Vivia-se então no Brasil dos anos oitenta o fim da ditadura militar, na fase da "transição democrática" do general Figueiredo.
O Movimento das "Directas já", conhecido por "movimento das tabelas" promoveu então o "passeio dos cem mil" com as suas bandeiras e camisas amarelas e o ensurdecedor matraquear das tampas de panelas... passeio em que Chico teria participado, apesar de tudo a contragosto. Chico estaria dividido! Com a cabeça "pelas tabelas". (ver blog )
O estado de espírito de um tempo de mudança que Chico viveu - quem seria "ela puxando o cordão"? A liberdade, a democracia? - dá lugar a uma pequena obra de arte em que a letra e a música se fundem num balanço circular bem brasileiro que cresce em ritmo e em intensidade à medida que o passeio se aproxima de nós, para depois se desvanecer na distância.(1)

Roberta Sá é de outro tempo! Mal era nascida no tempo dos generais! Não pode pois ter a carga emotiva do Chico que além do mais é dele, mas desenvolve na perfeição o balanço circular em crescendo que acentua com duas subtis subidas de tom(*).
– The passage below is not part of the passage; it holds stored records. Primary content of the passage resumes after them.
## run 1
## systolic_array
module systolic_array #(
  parameter integer ARRAY_N               = 4,
  parameter integer ARRAY_M               = 2,
  parameter integer PMAX                  = 8,
  parameter integer PMIN                  = 2,
  parameter integer ACT_WIDTH             = ARRAY_N * PMAX * (PMAX/PMIN),
  parameter integer WGT_WIDTH             = ARRAY_M * ARRAY_N * PMAX * (PMAX/PMIN),
  parameter integer ACCUMULATOR_WIDTH     = 4 * PMAX,
  parameter integer OUT_WIDTH             = ARRAY_M * ACCUMULATOR_WIDTH,
  parameter integer MODE_WIDTH            = $clog2(PMAX/PMIN) * 2
) (
  input  wire                               clk,
  input  wire                               reset,
  input  wire                               out_valid,
  input  wire                               acc_clear,
  input  wire        [ ACT_WIDTH  -1 : 0 ]  activation_in,
  input  wire        [ WGT_WIDTH  -1 : 0 ]  weight_in,
  input  wire        [ MODE_WIDTH -1 : 0 ]  mode,
  output wire        [ OUT_WIDTH  -1 : 0 ]  activation_out,
  output wire                               activation_valid
);
  localparam integer MULT_IN_WIDTH = PMAX * PMAX / PMIN;
  localparam integer MULT_OUT_WIDTH = 2 * PMAX;
  localparam integer ADDER_OUT_WIDTH = 2 * PMAX + $clog2(ARRAY_N);
  localparam integer SYSTOLIC_OUT_WIDTH = ADDER_OUT_WIDTH * ARRAY_M;
  wire        [ OUT_WIDTH          -1 : 0 ]  accumulator_out;
  wire        [ SYSTOLIC_OUT_WIDTH -1 : 0 ]  systolic_out;
  wire        [ ARRAY_M            -1 : 0 ]  systolic_out_valid;
  wire        [ ARRAY_M            -1 : 0 ]  _systolic_out_valid;
  wire        [ ARRAY_M            -1 : 0 ]  systolic_acc_clear;
  wire        [ ARRAY_M            -1 : 0 ]  _systolic_acc_clear;
  ...
Size in the first run: roughly 9700 cells after synthesis, roughly 460 I/O pins.
export LEC_CHECK = 0
export CAP_MARGIN = 20
export CORE_ASPECT_RATIO = 0.64
export CORE_MARGIN = 2
export CORE_UTILIZATION = 60
export CTS_CLUSTER_SIZE = 61
export MAX_ROUTING_LAYER = met4
export PLACE_DENSITY_LB_ADDON = 0.02
export SETUP_SLACK_MARGIN = 0.37
export SLEW_MARGIN = 35
export TNS_END_PERCENT = 5
create_clock -name core_clock -period 6.04 [get_ports {clk}]
run.sh (not shown) runs the stock make flow with config.mk's settings and CLKGATE_MAP_FILE=.
Final checks on run 1, whose flow otherwise completed, came back failing, citing setup timing.
#### Input delta (run 2 over run 1)
- MAX_ROUTING_LAYER: met4 -> unset
- SLEW_MARGIN: 35 -> 20
- CTS_CLUSTER_SIZE: 61 -> unset
- CORE_ASPECT_RATIO: 0.64 -> unset
- SETUP_SLACK_MARGIN: 0.37 -> unset
- TNS_END_PERCENT: 5 -> unset
- PLACE_DENSITY_LB_ADDON: 0.02 -> unset
- CORE_UTILIZATION: 60 -> 62
- the clock period (ns, I/O delays scaled along): 6.04 -> 9.12
### Flow results
Run 2 leaves more setup margin than run 1.
The final report for run 2 shows a completed flow and a layout that fails verification, specifically setup timing.
Comparing run 1 and run 2, total negative setup slack is lower on run 1.
Share of the final layout cell area in multi-input gates: run 2 vs run 1 up 0.91 points
On die size, the lower figure sits with run 2, not run 1.
As of run 2, count of routing violations after the opening detailed-route iteration had fallen slightly compared to run 1.
Measured slew at the worst slew-check pin ended up 0.38 ns higher on run 2 than on run 1.
Comparing run 1 and run 2, non-clock buffer count is lower on run 2.
Final HPWL from detailed placement improves in run 2 relative to run 1.
Here is what was changed in the inputs of run 3 compared with run 2.
- swapping 62 for 40 in CORE_UTILIZATION
- swapping 9.12 for 10.9 in the clock period (ns, I/O delays scaled along)
[summary]
Run 3 finished all stages; the layout is clean. Total setup violations reported at the end of the flow, run 2 and run 3: lower on run 3. Side by side, non-clock buffer count turned out lower in run 3 than in run 2. Going from run 2 to run 3, adder-cell area share of the yosys netlist ~0 delta; wire length -about 8%; cell area -9.5%; share of the core filled by cells before placement -22 points. Run 3 against run 2: worst slew margin relative to its limit went up by 17 points; worst setup slack picked up an extra 1.13 ns. Looking at master of the slowest instance on the critical path, the sky130_fd_sc_hd__xnor2_1 result is from run 2; the sky130_fd_sc_hd__fa_1 one comes from run 3.


## rev 12
Starting RTL as in the previous note.
clock: 4.82 ns
lec_check: 0
cap_margin: 20
core_margin: 2
core_utilization: 72
place_density: 0.38
slew_margin: 20
Rev 12 terminated abnormally: 4_1_cts reported DPL-0033.
Here is what was changed in the inputs of rev 13 compared with rev 12.
Settings: removing PLACE_DENSITY (formerly 0.38); changing CORE_UTILIZATION from 72 to 27; changing the clock period (ns, I/O delays scaled along) from 4.82 to 10.9.
--- outcome ---
- Changes observed in rev 13 relative to rev 12: number of core rows went up by about 64%, standard cell core area went up by about 170%.
- Compared with rev 12, die span in x in rev 13 increased by more than half.
- Netlist area before placement came out exactly the same in rev 13 and rev 12.
- Compared with rev 12, in rev 13 post-place instance area lost about 4.5%, total die size increased 160%, final estimated routing congestion in global placement fell 0.13, number of primary I/O pins now sits at about the same level.
- Across rev 12 and rev 13, a clean result was obtained everywhere but in rev 12.
- Flow for rev 12 halted at 4_1_cts, error code DPL-0033.


Starting RTL as in the previous note.
Settings: LEC_CHECK=0, CAP_MARGIN=20, CORE_MARGIN=2, CORE_UTILIZATION=67, SLEW_MARGIN=20; clock period 9.73 ns.
The first run died in global routing, error GRT-0232.
Change:
--- a/flow/config.mk
+++ b/flow/config.mk
@@ -9,3 +9,5 @@
 export CORE_MARGIN = 2
-export CORE_UTILIZATION = 67
+export CORE_UTILIZATION = 72
+export CTS_CLUSTER_SIZE = 36
+export SETUP_SLACK_MARGIN = 1.05
 export SLEW_MARGIN = 20
==> flow/constraint.sdc (replaced) <==
create_clock -name core_clock -period 10.6 [get_ports {clk}]
set_input_delay 2.1200 -clock core_clock [delete_from_list [all_inputs] [get_ports {clk}]]
set_output_delay 2.1200 -clock core_clock [all_outputs]
set_load 0.01 [all_outputs]
Outcome: The new run did not get past global routing on GRT-0116. Die size went down by 6.9%. Synthesized area is unchanged. Synthesized cell count does not change.
Change:
--- a/flow/config.mk
+++ b/flow/config.mk
@@ -10,4 +10,4 @@
 export CORE_UTILIZATION = 72
-export CTS_CLUSTER_SIZE = 36
-export SETUP_SLACK_MARGIN = 1.05
+export CTS_CLUSTER_DIAMETER = 234
+export SETUP_SLACK_MARGIN = 2.49
 export SLEW_MARGIN = 20
==> flow/constraint.sdc (replaced) <==
create_clock -name core_clock -period 8.61 [get_ports {clk}]
set_input_delay 1.7220 -clock core_clock [delete_from_list [all_inputs] [get_ports {clk}]]
set_output_delay 1.7220 -clock core_clock [all_outputs]
set_load 0.01 [all_outputs]
Result:
- The new run did not get past clock tree synthesis (DPL-0038)
- area after synthesis is unchanged
- synthesized cell count does not change
- die size is unchanged
Change:
--- a/flow/config.mk
+++ b/flow/config.mk
@@ -9,5 +9,4 @@
 export CORE_MARGIN = 2
-export CORE_UTILIZATION = 72
-export CTS_CLUSTER_DIAMETER = 234
-export SETUP_SLACK_MARGIN = 2.49
+export CORE_UTILIZATION = 58
+export SETUP_SLACK_MARGIN = 2.0
 export SLEW_MARGIN = 20
==> flow/constraint.sdc (replaced) <==
create_clock -name core_clock -period 7.98 [get_ports {clk}]
set_input_delay 1.5960 -clock core_clock [delete_from_list [all_inputs] [get_ports {clk}]]
set_output_delay 1.5960 -clock core_clock [all_outputs]
set_load 0.01 [all_outputs]
After rerunning: The changed run reached the layout checks and failed them: setup timing. Synthesized cell count does not change. Synthesized area does not change. Die size goes up by 24%.
// ascon
module ascon
(
    input  logic         clock,            
    input  logic         reset_n,          
    input  logic         i_sys_enable,     
    input  logic         i_start,          
    input  logic         i_data_valid,     
    input  logic [ 63:0] i_data,           
    input  logic [127:0] i_key,            
    input  logic [127:0] i_nonce,          
    output logic [ 63:0] o_cipher,         
    output logic [127:0] o_tag,            
    output logic         o_valid_cipher,   
    output logic         o_done,           
    output logic         o_ready           
);
export LEC_CHECK = 0
export ABC_AREA = 1
export CAP_MARGIN = 20
export CORE_MARGIN = 2
export CORE_UTILIZATION = 72
export CTS_CLUSTER_DIAMETER = 400
export CTS_CLUSTER_SIZE = 15
export HOLD_SLACK_MARGIN = 0.29
export SLEW_MARGIN = 20
export TNS_END_PERCENT = 10
create_clock -name core_clock -period 3.45 [get_ports {clock}]
run.sh (not shown) runs the stock make flow with config.mk's settings and CLKGATE_MAP_FILE=.
The baseline stopped in global routing, error GRT-0116.
Change:
ABC_AREA = default   (was 1)
CORE_UTILIZATION = 71   (was 72)
CTS_CLUSTER_DIAMETER = default   (was 400)
CTS_CLUSTER_SIZE = default   (was 15)
HOLD_SLACK_MARGIN = default   (was 0.29)
PLACE_DENSITY = 0.64   (was default)
TNS_END_PERCENT = default   (was 10)
clock period = 3.97 ns   (was 3.45 ns; I/O delays follow)
Outcome: The changed run reached the layout checks and failed them: setup timing; die area rises by 3.9%; area after synthesis grows by 2.5%; synthesized cell count falls by 36%.
Change:
CORE_UTILIZATION = 23   (was 71)
PLACE_DENSITY = default   (was 0.64)
clock period = 14.5 ns   (was 3.97 ns; I/O delays follow)
Effect:
- The changed run went through all stages and came out clean
- sequential cell count does not change
- register-to-register slack improves by 8.1 ns
- maximum frequency shrinks by well over a third
- via count shrinks by a little under a tenth
- hold slack improves by 0.30 ns
- first-iteration DRC count shrinks by a quarter to a third
- wire length grows by a quarter to a third
- global-route usage shrinks by 34 points
- cell area grows slightly
- die area grows to 3.0 times its value


Starting RTL as in the previous note.
make LEC_CHECK=0 ABC_AREA=1 CAP_MARGIN=0 CORE_ASPECT_RATIO=1.32 CORE_MARGIN=2 CORE_UTILIZATION=72 CTS_CLUSTER_DIAMETER=400 CTS_CLUSTER_SIZE=15 HOLD_SLACK_MARGIN=0.29 PLACE_DENSITY=0.38 SLEW_MARGIN=20 TNS_END_PERCENT=10 finish   # period 3.45 ns
The first run ended with an error in global routing (GRT-0116).
==> next run, changes <==
ABC_AREA = unset   (was 1)
CAP_MARGIN = 20   (was 0)
CORE_ASPECT_RATIO = unset   (was 1.32)
CORE_UTILIZATION = 40   (was 72)
CTS_CLUSTER_DIAMETER = unset   (was 400)
CTS_CLUSTER_SIZE = unset   (was 15)
HOLD_SLACK_MARGIN = unset   (was 0.29)
PLACE_DENSITY = unset   (was 0.38)
TNS_END_PERCENT = unset   (was 10)
clock period = 5.45 ns   (was 3.45 ns; I/O delays follow)
Result:
- The new run finished clean
- synthesized cell count drops by about 36%
- area after synthesis went up by about 2.5%
- die size climbs by 83%
==> next run, changes <==
CORE_UTILIZATION = 53   (was 40)
clock period = 5.85 ns   (was 5.45 ns; I/O delays follow)
What happened:
- die area went down by 24%
- worst hold slack gets better by 0.10 ns
- clock skew went down by 0.0079 ns
- wire length went down by 9.0%
==> next run, changes <==
CORE_UTILIZATION = 72   (was 53)
MAX_ROUTING_LAYER = met4   (was unset)
SETUP_SLACK_MARGIN = -0.25   (was unset)
clock period = 3.25 ns   (was 5.85 ns; I/O delays follow)
After rerunning:
- Now the flow did not get past global routing
- synthesized area is unchanged
- die area came out lower by 26%
- synthesized cell count is unchanged


== v57 ==
ascon again, from the RTL that the note above started with.
Settings: LEC_CHECK=0, ABC_AREA=1, CAP_MARGIN=20, CELL_PAD_IN_SITES_DETAIL_PLACEMENT=0, CELL_PAD_IN_SITES_GLOBAL_PLACEMENT=1, CORE_MARGIN=2, CORE_UTILIZATION=55, CTS_CLUSTER_DIAMETER=344, CTS_CLUSTER_SIZE=75, GPL_TIMING_DRIVEN=1, HOLD_SLACK_MARGIN=0.2, MAX_ROUTING_LAYER=met5, PLACE_DENSITY_LB_ADDON=0.01, SETUP_SLACK_MARGIN=1.72, SLEW_MARGIN=20, TNS_END_PERCENT=5; clock period 5.34 ns.
v57 did not make it past global placement, where a tool error ended it.
Edits applied to the flow inputs when going from v57 to v32:
==> flow/config.mk <==
export PLATFORM = sky130hd
export DESIGN_NAME = ascon
export DESIGN_NICKNAME = ascon
export VERILOG_FILES = /design/flow/design.v
export SDC_FILE = /design/flow/constraint.sdc
export NUM_CORES = 4
export LEC_CHECK = 0
export ABC_AREA = 1
export CAP_MARGIN = 20
export CORE_MARGIN = 2
export CORE_UTILIZATION = 70
export CTS_CLUSTER_DIAMETER = 400
export CTS_CLUSTER_SIZE = 15
export SLEW_MARGIN = 20
==> flow/constraint.sdc <==
create_clock -name core_clock -period 3.45 [get_ports {clock}]
set_input_delay 0.6900 -clock core_clock [delete_from_list [all_inputs] [get_ports {clock}]]
set_output_delay 0.6900 -clock core_clock [all_outputs]
set_load 0.01 [all_outputs]
--- outcome ---
The flow ended early for v32: it failed with a tool error in global routing.
Height of the die: v32 vs v57 down about 11%
[v32] row count fell 13 relative to v57
On cell count listed in synth_stat.txt, v57 and v32 are basically level.
The share of the core filled by cells before placement of v32 exceeds that of v57 by 15 points.
~same cell area after synthesis in v57 and v32
Note that the die area recorded for v57 amounts to 1.3 times the value seen in v32.
Comparing v32 against v57, there is no change at all in post-synthesis share of cell area spent on and, or, nand and nor gates.
> inputs changed (v32 -> v37)
--- a/flow/config.mk
+++ b/flow/config.mk
@@ -9,6 +9,5 @@
 export CAP_MARGIN = 20
-export CORE_MARGIN = 2
-export CORE_UTILIZATION = 70
-export CTS_CLUSTER_DIAMETER = 400
-export CTS_CLUSTER_SIZE = 15
+export CORE_MARGIN = 7
+export CORE_UTILIZATION = 58
+export SETUP_SLACK_MARGIN = 0.81
 export SLEW_MARGIN = 20
==> flow/constraint.sdc <==
create_clock -name core_clock -period 10.0 [get_ports {clock}]
set_input_delay 2.0000 -clock core_clock [delete_from_list [all_inputs] [get_ports {clock}]]
set_output_delay 2.0000 -clock core_clock [all_outputs]
set_load 0.01 [all_outputs]
## What came out
- NOTE floorplan die width v32->v37 increased by more than 10%
- The fraction of the core area occupied by cells at floorplan in v37 sits 12 points below the value recorded for v32.
- v37: all stages complete, timing, DRC and antenna checks passed
- v37 against v32: port buffer count flat, cell count after placement fell 2.1%, total CTS buffers went up, post-place setup slack up 4990 ps.
- Total cell area reported by yosys after synthesis came out exactly the same in v32 and v37.
- The final reports for v37 and v32 show HPWL after detailed placement higher in the former.
- When the final numbers for v32 and v37 were put side by side, the die outline area turned out to be smaller in v32.
[inputs] v13 vs v37
--- a/flow/config.mk
+++ b/flow/config.mk
@@ -7,7 +7,5 @@
 export LEC_CHECK = 0
-export ABC_AREA = 1
 export CAP_MARGIN = 20
-export CORE_MARGIN = 7
-export CORE_UTILIZATION = 58
-export SETUP_SLACK_MARGIN = 0.81
+export CORE_MARGIN = 2
+export CORE_UTILIZATION = 40
 export SLEW_MARGIN = 20
==> flow/constraint.sdc <==
create_clock -name core_clock -period 5.85 [get_ports {clock}]
set_input_delay 1.1700 -clock core_clock [delete_from_list [all_inputs] [get_ports {clock}]]
set_output_delay 1.1700 -clock core_clock [all_outputs]
set_load 0.01 [all_outputs]
When the final numbers for v37 and v13 were put side by side, the synthesized cell area turned out to be smaller in v37.
Note that the filler cell count in the final layout recorded for v37 amounts to 0.64 times the value seen in v13.
Relative to v37, share of synthesized area spent on multiplexers has gone up in v13.
Total number of placement rows (v13 / v37): 1.2
Peak clock frequency supported by timing, v13 vs v37: up by more than 10%
Average cell area after synthesis, v37 and v13: larger value in v13
The run showing the smaller final non-filler cell total is v13.
Compare v37 and v13 | number of nets at floorplan lower: v13
For the insertion delay at the late pin of the worst-skew pair, v13 came in 20 ps higher than v37 did.
Between v37 and v13, global-route usage decreased.
The inputs of v29 differ from those of v13 as listed below.
--- a/flow/config.mk
+++ b/flow/config.mk
@@ -9,3 +9,3 @@
 export CORE_MARGIN = 2
-export CORE_UTILIZATION = 40
+export CORE_UTILIZATION = 65
 export SLEW_MARGIN = 20
==> flow/constraint.sdc <==
create_clock -name core_clock -period 9.82 [get_ports {clock}]
set_input_delay 1.9640 -clock core_clock [delete_from_list [all_inputs] [get_ports {clock}]]
set_output_delay 1.9640 -clock core_clock [all_outputs]
set_load 0.01 [all_outputs]
## What came out
For the floorplan-stage core utilization, v29 came in 25 points higher than v13 did. v13 → v29: clock buffer count from CTS went down, met2 demand-to-capacity share in global routing up 18 points.
Changes in v9 relative to v29:
--- a/flow/config.mk
+++ b/flow/config.mk
@@ -9,3 +9,3 @@
 export CORE_MARGIN = 2
-export CORE_UTILIZATION = 65
+export CORE_UTILIZATION = 40
 export SLEW_MARGIN = 20
==> flow/constraint.sdc <==
create_clock -name core_clock -period 10.0 [get_ports {clock}]
set_input_delay 2.0000 -clock core_clock [delete_from_list [all_inputs] [get_ports {clock}]]
set_output_delay 2.0000 -clock core_clock [all_outputs]
set_load 0.01 [all_outputs]
[summary]
Having completed the whole flow, v9 delivered a layout that passed the timing, DRC and antenna checks. When v9 is set beside v29, its utilization of the core after routing turns out to be 28 points smaller. Sort v29 and v9 by detailed-routed wire length on met3, ascending, and v9 comes first. Compared with v29, the router placed fewer vias in v9.


Setup of north:
ascon again, from the RTL that the note above started with.
// ascon
module ascon
(
    input  logic         clock,            
    input  logic         reset_n,          
    input  logic         i_sys_enable,     
    input  logic         i_start,          
    input  logic         i_data_valid,     
    input  logic [ 63:0] i_data,           
    input  logic [127:0] i_key,            
    input  logic [127:0] i_nonce,          
    output logic [ 63:0] o_cipher,         
    output logic [127:0] o_tag,            
    output logic         o_valid_cipher,   
    output logic         o_done,           
    output logic         o_ready           
);
clock: 7.21 ns
lec_check: 0
abc_area: 1
cap_margin: 0
core_margin: 2
core_utilization: 72
cts_cluster_diameter: 372
cts_cluster_size: 98
setup_slack_margin: 2.15
slew_margin: 20
tns_end_percent: 5
FAIL north @ 5_1_grt: tool exited with error
Inputs modified between north and south:
# north
export LEC_CHECK = 0
export ABC_AREA = 1
export CAP_MARGIN = 0
export CORE_MARGIN = 2
export CORE_UTILIZATION = 72
export CTS_CLUSTER_DIAMETER = 372
export CTS_CLUSTER_SIZE = 98
export SETUP_SLACK_MARGIN = 2.15
export SLEW_MARGIN = 20
export TNS_END_PERCENT = 5
create_clock -name core_clock -period 7.21 [get_ports {clock}]
# south
export LEC_CHECK = 0
export CAP_MARGIN = 20
export CORE_MARGIN = 2
export CORE_UTILIZATION = 71
export MAX_ROUTING_LAYER = met4
export SLEW_MARGIN = 20
create_clock -name core_clock -period 3.8 [get_ports {clock}]
Notes after the runs:
Synthesis area per yosys, south and north, lower one = north.
Looking at synthesized-area fraction occupied by and/or/nand/nor cells, south sits 37 points below north.
north → south: maximum root-to-sink buffer count held, die outline width went up about 2%, post-synth design cell area went up 2.5%.
From the logs: south reached the end of the flow and failed the layout checks with setup timing.
[compare] base=north new=south: area of the core has increased, synthesized area per cell has increased, chip height has increased, adder and majority gate portion of the synthesized area has increased.
For east, these inputs were changed with respect to south:
# south
export LEC_CHECK = 0
export CAP_MARGIN = 20
export CORE_MARGIN = 2
export CORE_UTILIZATION = 71
export MAX_ROUTING_LAYER = met4
export SLEW_MARGIN = 20
create_clock -name core_clock -period 3.8 [get_ports {clock}]
# east
export LEC_CHECK = 0
export ABC_AREA = 1
export CAP_MARGIN = 20
export CORE_MARGIN = 2
export CORE_UTILIZATION = 72
export CTS_CLUSTER_DIAMETER = 372
export CTS_CLUSTER_SIZE = 98
export SLEW_MARGIN = 20
create_clock -name core_clock -period 7.21 [get_ports {clock}]
### Flow results
- east has site row count below what south had.
- When east is set beside south, its average cell area after synthesis turns out to be 37% smaller.
- east did not run to completion, as it errored out during 5_1_grt.
- Core footprint delta (east − south): favourable
- Diff east and south: cell count after synthesis lower in south
- Changes observed in east relative to south: total CTS buffers went down; die boundary height went down; portion of the post-synthesis area used by sequential elements went up; count of pins on the block boundary did not really move; Yosys chip area went down.
Setup changes, east to west
# east
export LEC_CHECK = 0
export ABC_AREA = 1
export CAP_MARGIN = 20
export CORE_MARGIN = 2
export CORE_UTILIZATION = 72
export CTS_CLUSTER_DIAMETER = 372
export CTS_CLUSTER_SIZE = 98
export SLEW_MARGIN = 20
create_clock -name core_clock -period 7.21 [get_ports {clock}]
# west
export LEC_CHECK = 0
export CAP_MARGIN = 20
export CORE_MARGIN = 2
export CORE_UTILIZATION = 72
export CTS_CLUSTER_SIZE = 51
export MAX_ROUTING_LAYER = met4
export SETUP_SLACK_MARGIN = 1.25
export SLEW_MARGIN = 20
create_clock -name core_clock -period 4.3 [get_ports {clock}]
Notes after the runs:
Of east and west, west shows the higher post-synthesis share of cell area spent on and-or and or-and gates, with east below it.
Compared with east, west shows a lower number of cells produced by synthesis.
Against east, total cells reported by yosys after synthesis in west fell by more than a quarter.
For west, the flow was terminated by a tool error in 4_1_cts and produced no final design.
west against east: die area rose by about 2.5%; number of standard-cell rows in the floorplan rose by 1; synthesized cell area rose by 1300 sq um; adder and majority cell fraction of the synthesized area rose by 1.9 points.
Inputs modified between west and middle:
# west
export LEC_CHECK = 0
export CAP_MARGIN = 20
export CORE_MARGIN = 2
export CORE_UTILIZATION = 72
export CTS_CLUSTER_SIZE = 51
export MAX_ROUTING_LAYER = met4
export SETUP_SLACK_MARGIN = 1.25
export SLEW_MARGIN = 20
create_clock -name core_clock -period 4.3 [get_ports {clock}]
# middle
export LEC_CHECK = 0
export ABC_AREA = 1
export CAP_MARGIN = 20
export CORE_MARGIN = 2
export CORE_UTILIZATION = 72
export CTS_CLUSTER_DIAMETER = 207
export CTS_CLUSTER_SIZE = 100
export SETUP_SLACK_MARGIN = -0.36
export SLEW_MARGIN = 20
create_clock -name core_clock -period 4.31 [get_ports {clock}]
## What came out
middle never completed, since it errored out during 5_1_grt. middle vs. west: synthesized area saw a decrease; count of instantiated cells in the yosys netlist saw an increase. Diff west -> middle | worst setup slack after placement | increase of 0.22 ns.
Roberta é correntemente vulgar, mas quando se junta a Chico Buarque, Ney Matogrosso, João Bosco ou Yamandu Costa, transmuta-se, corpo e voz - e que voz docemente velada! - numa deusa de transcendente sensualidade! O passeio de Roberta não é o de Chico, mas vale a pena atentar na sua figura, com se veste, como ela se mexe pelo palco no balanço do samba, dos pés à cabeça, até ao mais pequeno pormenor. Acaba rodando, rodando, como que levada pela impulsão circular em que se fundem a letra e a música.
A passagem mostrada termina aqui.